AGUSTÍN
JIMÉNEZ,
BRILLAR COMO UN IDIOTA
Sucede en algunas, muy raras,
ocasiones que una obra de teatro parece no acabarse nunca,
ser capaz de mantener el favor del público cada
vez que se representa aunque cambien los actores, el local
y hasta el idioma. El ejemplo más incontestable
es La Ratonera de Agatha Christie,
que lleva en Londres casi sesenta años en cartel,
y de cuyo éxito solo puede ser responsable el texto,
porque evidentemente ni el director de la primera versión
ni los actores de la misma ya poco tendrán en común
con los actuales. En Francia, pero también en toda
Europa, Arte se representó durante años.
Y en esa misma estela se encuentra La cena de los
idiotas; con el añadido de que también
existe una película del mismo título que
arrasó a nivel mundial. Vi en su momento, en un
cine de Dakar, la peli en su lengua original. Más
tarde volví a verla en video doblada al español.
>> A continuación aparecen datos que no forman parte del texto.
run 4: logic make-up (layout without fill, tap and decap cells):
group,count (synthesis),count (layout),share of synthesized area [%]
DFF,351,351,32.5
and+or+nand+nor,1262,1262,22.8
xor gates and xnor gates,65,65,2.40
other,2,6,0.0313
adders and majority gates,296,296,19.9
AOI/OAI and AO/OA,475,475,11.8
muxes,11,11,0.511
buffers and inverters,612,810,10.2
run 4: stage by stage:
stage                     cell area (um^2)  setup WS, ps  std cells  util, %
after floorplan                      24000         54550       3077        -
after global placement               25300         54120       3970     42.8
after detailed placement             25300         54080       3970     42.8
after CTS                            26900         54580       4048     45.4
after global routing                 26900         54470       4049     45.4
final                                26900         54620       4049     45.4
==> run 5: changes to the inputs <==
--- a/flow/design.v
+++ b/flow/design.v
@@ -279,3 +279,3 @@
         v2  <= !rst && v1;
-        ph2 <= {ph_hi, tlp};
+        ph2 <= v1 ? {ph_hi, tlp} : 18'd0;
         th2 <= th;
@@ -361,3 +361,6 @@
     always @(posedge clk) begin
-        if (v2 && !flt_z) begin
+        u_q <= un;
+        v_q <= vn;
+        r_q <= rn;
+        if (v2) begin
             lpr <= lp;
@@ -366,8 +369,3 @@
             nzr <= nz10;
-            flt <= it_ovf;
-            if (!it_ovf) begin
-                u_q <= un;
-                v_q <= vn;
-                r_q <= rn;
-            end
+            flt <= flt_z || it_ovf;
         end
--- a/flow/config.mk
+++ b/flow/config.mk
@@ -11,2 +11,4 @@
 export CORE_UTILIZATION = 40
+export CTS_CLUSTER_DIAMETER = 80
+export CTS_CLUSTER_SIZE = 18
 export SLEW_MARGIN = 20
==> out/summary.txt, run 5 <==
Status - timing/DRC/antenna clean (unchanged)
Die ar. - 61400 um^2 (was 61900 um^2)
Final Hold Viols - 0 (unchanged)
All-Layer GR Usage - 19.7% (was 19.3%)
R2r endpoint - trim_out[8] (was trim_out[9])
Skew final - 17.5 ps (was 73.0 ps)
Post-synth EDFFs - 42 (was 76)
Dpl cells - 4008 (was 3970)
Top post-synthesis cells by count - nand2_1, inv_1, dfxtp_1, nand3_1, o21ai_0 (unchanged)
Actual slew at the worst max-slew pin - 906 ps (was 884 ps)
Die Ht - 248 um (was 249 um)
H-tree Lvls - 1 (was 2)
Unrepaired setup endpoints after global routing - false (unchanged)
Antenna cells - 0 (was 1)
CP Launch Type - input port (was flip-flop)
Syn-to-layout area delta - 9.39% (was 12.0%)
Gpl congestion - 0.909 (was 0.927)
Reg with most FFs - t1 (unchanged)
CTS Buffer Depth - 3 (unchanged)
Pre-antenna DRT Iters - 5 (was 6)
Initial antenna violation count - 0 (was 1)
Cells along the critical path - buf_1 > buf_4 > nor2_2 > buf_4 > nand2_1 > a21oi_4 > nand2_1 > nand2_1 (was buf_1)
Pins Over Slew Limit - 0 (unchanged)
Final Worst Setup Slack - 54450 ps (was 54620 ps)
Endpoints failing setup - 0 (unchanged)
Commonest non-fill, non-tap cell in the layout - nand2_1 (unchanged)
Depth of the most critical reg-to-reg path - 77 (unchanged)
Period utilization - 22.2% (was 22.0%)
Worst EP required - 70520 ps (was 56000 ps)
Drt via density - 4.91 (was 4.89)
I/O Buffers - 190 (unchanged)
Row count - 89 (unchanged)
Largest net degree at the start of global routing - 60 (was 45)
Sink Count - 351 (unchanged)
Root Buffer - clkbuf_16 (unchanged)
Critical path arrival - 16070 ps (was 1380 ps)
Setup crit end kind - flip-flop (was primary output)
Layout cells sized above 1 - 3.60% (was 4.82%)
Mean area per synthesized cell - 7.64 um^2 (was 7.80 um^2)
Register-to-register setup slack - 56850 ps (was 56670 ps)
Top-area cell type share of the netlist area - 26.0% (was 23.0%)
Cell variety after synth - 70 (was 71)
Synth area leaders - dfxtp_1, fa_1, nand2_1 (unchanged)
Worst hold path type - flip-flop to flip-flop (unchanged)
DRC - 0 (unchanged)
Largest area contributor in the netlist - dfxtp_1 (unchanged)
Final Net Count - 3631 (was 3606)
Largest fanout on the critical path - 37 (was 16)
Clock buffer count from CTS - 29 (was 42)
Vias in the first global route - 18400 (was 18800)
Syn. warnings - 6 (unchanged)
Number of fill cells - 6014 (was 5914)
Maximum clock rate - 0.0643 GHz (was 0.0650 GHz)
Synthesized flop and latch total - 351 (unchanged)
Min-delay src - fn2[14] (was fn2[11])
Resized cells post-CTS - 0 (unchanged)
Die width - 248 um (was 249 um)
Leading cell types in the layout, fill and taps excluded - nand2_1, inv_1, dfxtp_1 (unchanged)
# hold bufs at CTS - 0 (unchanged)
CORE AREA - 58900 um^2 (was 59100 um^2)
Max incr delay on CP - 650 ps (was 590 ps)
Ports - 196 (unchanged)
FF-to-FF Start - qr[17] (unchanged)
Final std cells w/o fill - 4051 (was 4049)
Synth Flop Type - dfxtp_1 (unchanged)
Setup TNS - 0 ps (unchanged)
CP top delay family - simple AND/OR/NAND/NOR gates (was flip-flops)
Y tenía curiosidad si podía seguir divirtiéndome,
pareciéndome tan brillante, en un teatro. Si no
me patina la meninge creo que la obra ya se había
representado en Madrid, aunque el elenco no era el mismo.
Al menos no todo el elenco. Pero hablo de memoria, y mi
memoria ni es en absoluto de fiar ni tampoco importa.
Lo que sí importa es que Le Diner de Cons, La cena
de los idiotas, no sólo me gustó tanto como
la primera vez que la vi en un cine de la capital de Senegal
hace más de dos lustros, sino que incluso me gustó
más, mucho más, en el teatro Infanta
Isabel de la calle Barquillo. Será coincidencia
pero todas las obras que he visto en el Infanta Isabel
en los últimos dos años me han gustado e
incluso impresionado; inolvidable El mercader
de Venecia. Pero parezco idiota, no acabo de
hablar de lo que quiero y ya se me empieza a terminar
el espacio. ¿A quién diablos le importa
que yo haya estado en Dakar, que sea bilingüe en
francés o que la programación del Infanta
Isabel me parezca tan coherente y lograda como la de Anagrama,
la editorial de Jorge Herralde? Aunque
ni siquiera como idiota soy, seré nunca, nadie,
si me comparo con el deslumbrante “tonto del culo”
que compone el actor Agustín Jiménez,
y que hace sombra al mismísimo Chema Yuste;
quien sí, está muy bien, claro, como siempre,
pero ni su papel -hace de editor capullo- es tan agradecido,
ni su interpretación consigue emborrachar a nadie:
ni a él ni al público. Es una delicia oír
reírse a la gente -personas de aspecto culto y
comedido- hasta el punto de perder el control, seguir
riéndose cuando ya ha terminado la broma o el gag,
enjuagándose las lágrimas que les ha provocado
la risa, y es más que una delicia cuando los actores
tienen al público tan metido en el bolsillo que
se permiten una pausa -en plena acción- de casi
cinco minutos, en la que los espectadores se reían
solos: nerviosos, hipnotizados, trasformados en niños.
¡Qué bien me lo pasé! Como un idiota
feliz. Feliz, pero no el idiota brillante y deslumbrante
que compone Agustín Jiménez. Aún
ahora sonrío recordando gestos, guiños,
momentos. Aún ahora aplaudo. Plas plás.
Aplaudo con letras con el mismo entusiasmo que hice la
pasada noche del jueves con las manos.